### [Task instructions]
Find the word "posedge" in the listing. Copy out each line where it occurs.

### [Provided data]
===== config.mk =====
export PLATFORM = sky130hd
export DESIGN_NAME = pbat_top
export DESIGN_NICKNAME = d
export VERILOG_FILES = /design/src/rtl/pbat_pkg.sv /design/src/rtl/pbat_regs.sv /design/src/rtl/pbat_decode.sv /design/src/rtl/pbat_route.sv /design/src/rtl/pbat_top.sv
export SDC_FILE = /design/constraint.sdc
export NUM_CORES = 1
export LEC_CHECK = 0
export ABC_CLOCK_PERIOD_IN_PS = 6100
export CORE_MARGIN = 4
export CORE_UTILIZATION = 35
export DETAILED_ROUTE_END_ITERATION = 12
export GPL_TIMING_DRIVEN = 0
export PLACE_DENSITY = 0.7
export SLEW_MARGIN = 20
export SYNTH_ARGS = -nofsm -noshare
export SYNTH_HDL_FRONTEND = slang
export SYNTH_SLANG_ARGS = --single-unit

===== constraint.sdc =====
create_clock -name clk -period 6.1 [get_ports clk]
set_clock_uncertainty 0.05 [all_clocks]
set_input_delay 1.22 -clock clk [delete_from_list [all_inputs] [get_ports clk]]
set_output_delay 1.22 -clock clk [all_outputs]
set_load 0.1 [all_outputs]

===== src/rtl/pbat_pkg.sv =====
package pbat_pkg;
  localparam int LOG_W   = 16;
  localparam int PHY_W   = 20;
  localparam int PAGE_SH = 10;
  localparam int BND_W   = 6;
  localparam int BASE_W  = 10;
  localparam int NUM_WIN = 4;
  localparam int NUM_REG = 2 * NUM_WIN;
  localparam int RADDR_W = $clog2(NUM_REG);
  localparam logic [7:0] LOCK_HI  = 8'hF0;
  localparam logic [7:0] BND_RST  = 8'h3F;

  typedef logic [LOG_W:0] start_t;

  typedef struct packed {
    logic [BND_W-1:0]  bnd;
    logic [BASE_W-1:0] base;
  } win_cfg_t;

  // first logical byte of a programmable window, one bit wider than LOG_W
  function automatic start_t win_start(input logic [BND_W-1:0] b);
    return (start_t'(b) + start_t'(1)) << PAGE_SH;
  endfunction

  // base page ORed onto the logical address
  function automatic logic [PHY_W-1:0] compose(input logic [BASE_W-1:0] a,
                                               input logic [LOG_W-1:0]  la);
    return {a, {PAGE_SH{1'b0}}} | PHY_W'(la);
  endfunction
endpackage


===== src/rtl/pbat_regs.sv =====
module pbat_regs
  import pbat_pkg::*;
(
  input  logic                clk,
  input  logic                rst_n,
  input  logic                we,
  input  logic [RADDR_W-1:0]  addr,
  input  logic [7:0]          wdata,
  output logic [7:0]          rdata,
  output win_cfg_t [NUM_WIN-1:0] cfg
);
  localparam logic [RADDR_W-1:0] LAST_EVEN = RADDR_W'(NUM_REG - 2);
  localparam logic [RADDR_W-1:0] LAST_ODD  = RADDR_W'(NUM_REG - 1);

  logic [7:0] regs [NUM_REG];
  logic       lock_touch;

  assign lock_touch = we && (addr >= LAST_EVEN);

  always_ff @(posedge clk) begin
    if (!rst_n) begin
      for (int i = 0; i < NUM_REG; i++)
        regs[i] <= (i % 2 == 0) ? BND_RST : ((i == NUM_REG - 1) ? LOCK_HI : 8'h00);
    end else if (we) begin
      if (addr == LAST_ODD) begin
        regs[LAST_ODD]  <= LOCK_HI;
        regs[LAST_EVEN] <= {2'b00, regs[LAST_EVEN][5:0]};
      end else if (addr == LAST_EVEN) begin
        regs[LAST_EVEN] <= {2'b00, wdata[5:0]};
      end else begin
        regs[addr] <= wdata;
      end
    end
  end

  assign rdata = regs[addr];

  for (genvar g = 0; g < NUM_WIN; g++) begin : g_cfg
    assign cfg[g].bnd  = regs[2*g][BND_W-1:0];
    assign cfg[g].base = {regs[2*g+1], regs[2*g][7:6]};
  end

  assert_store_R2: assert property (@(posedge clk) disable iff (!rst_n)
    (we && addr < LAST_EVEN) |=> regs[$past(addr)] == $past(wdata));

  assert_odd_locked_R3: assert property (@(posedge clk) disable iff (!rst_n)
    (addr == LAST_ODD) |-> rdata == LOCK_HI);

  assert_even_top_clear_R3: assert property (@(posedge clk) disable iff (!rst_n)
    lock_touch |=> regs[LAST_EVEN][7:6] == 2'b00);
endmodule


===== src/rtl/pbat_decode.sv =====
module pbat_decode
  import pbat_pkg::*;
(
  input  logic                   clk,
  input  logic                   rst_n,
  input  win_cfg_t [NUM_WIN-1:0] cfg,
  input  logic [LOG_W-1:0]       laddr,
  output logic                   hit,
  output logic [PHY_W-1:0]       phys
);
  start_t             st  [NUM_WIN];
  logic [NUM_WIN:0]   raw;
  logic [BASE_W-1:0]  sel_base;
  start_t             la_x;

  assign la_x   = start_t'(laddr);
  assign raw[0] = (laddr[LOG_W-1:PAGE_SH] == '0);

  for (genvar n = 0; n < NUM_WIN; n++) begin : g_win
    assign st[n] = win_start(cfg[n].bnd);
    if (n == NUM_WIN - 1) begin : g_last
      assign raw[n+1] = (la_x >= st[n]);
    end else begin : g_mid
      assign raw[n+1] = (la_x >= st[n]) && (la_x < st[n+1]);
    end
  end

  // lowest-numbered matching window wins
  always_comb begin
    hit      = 1'b0;
    sel_base = '0;
    for (int n = NUM_WIN; n >= 1; n--) begin
      if (raw[n]) begin
        hit      = 1'b1;
        sel_base = cfg[n-1].base;
      end
    end
    if (raw[0]) begin
      hit      = 1'b1;
      sel_base = '0;
    end
  end

  assign phys = compose(sel_base, laddr);

  assert_fixed_page_R6: assert property (@(posedge clk) disable iff (!rst_n)
    raw[0] |-> (hit && phys == PHY_W'(laddr)));

  assert_low_bits_kept_R5: assert property (@(posedge clk) disable iff (!rst_n)
    hit |-> phys[LOG_W-1:0] == (laddr | phys[LOG_W-1:0]));
endmodule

### [Written response]
  always_ff @(posedge clk) begin
  assert_store_R2: assert property (@(posedge clk) disable iff (!rst_n)
  assert_odd_locked_R3: assert property (@(posedge clk) disable iff (!rst_n)
  assert_even_top_clear_R3: assert property (@(posedge clk) disable iff (!rst_n)
  assert_fixed_page_R6: assert property (@(posedge clk) disable iff (!rst_n)
  assert_low_bits_kept_R5: assert property (@(posedge clk) disable iff (!rst_n)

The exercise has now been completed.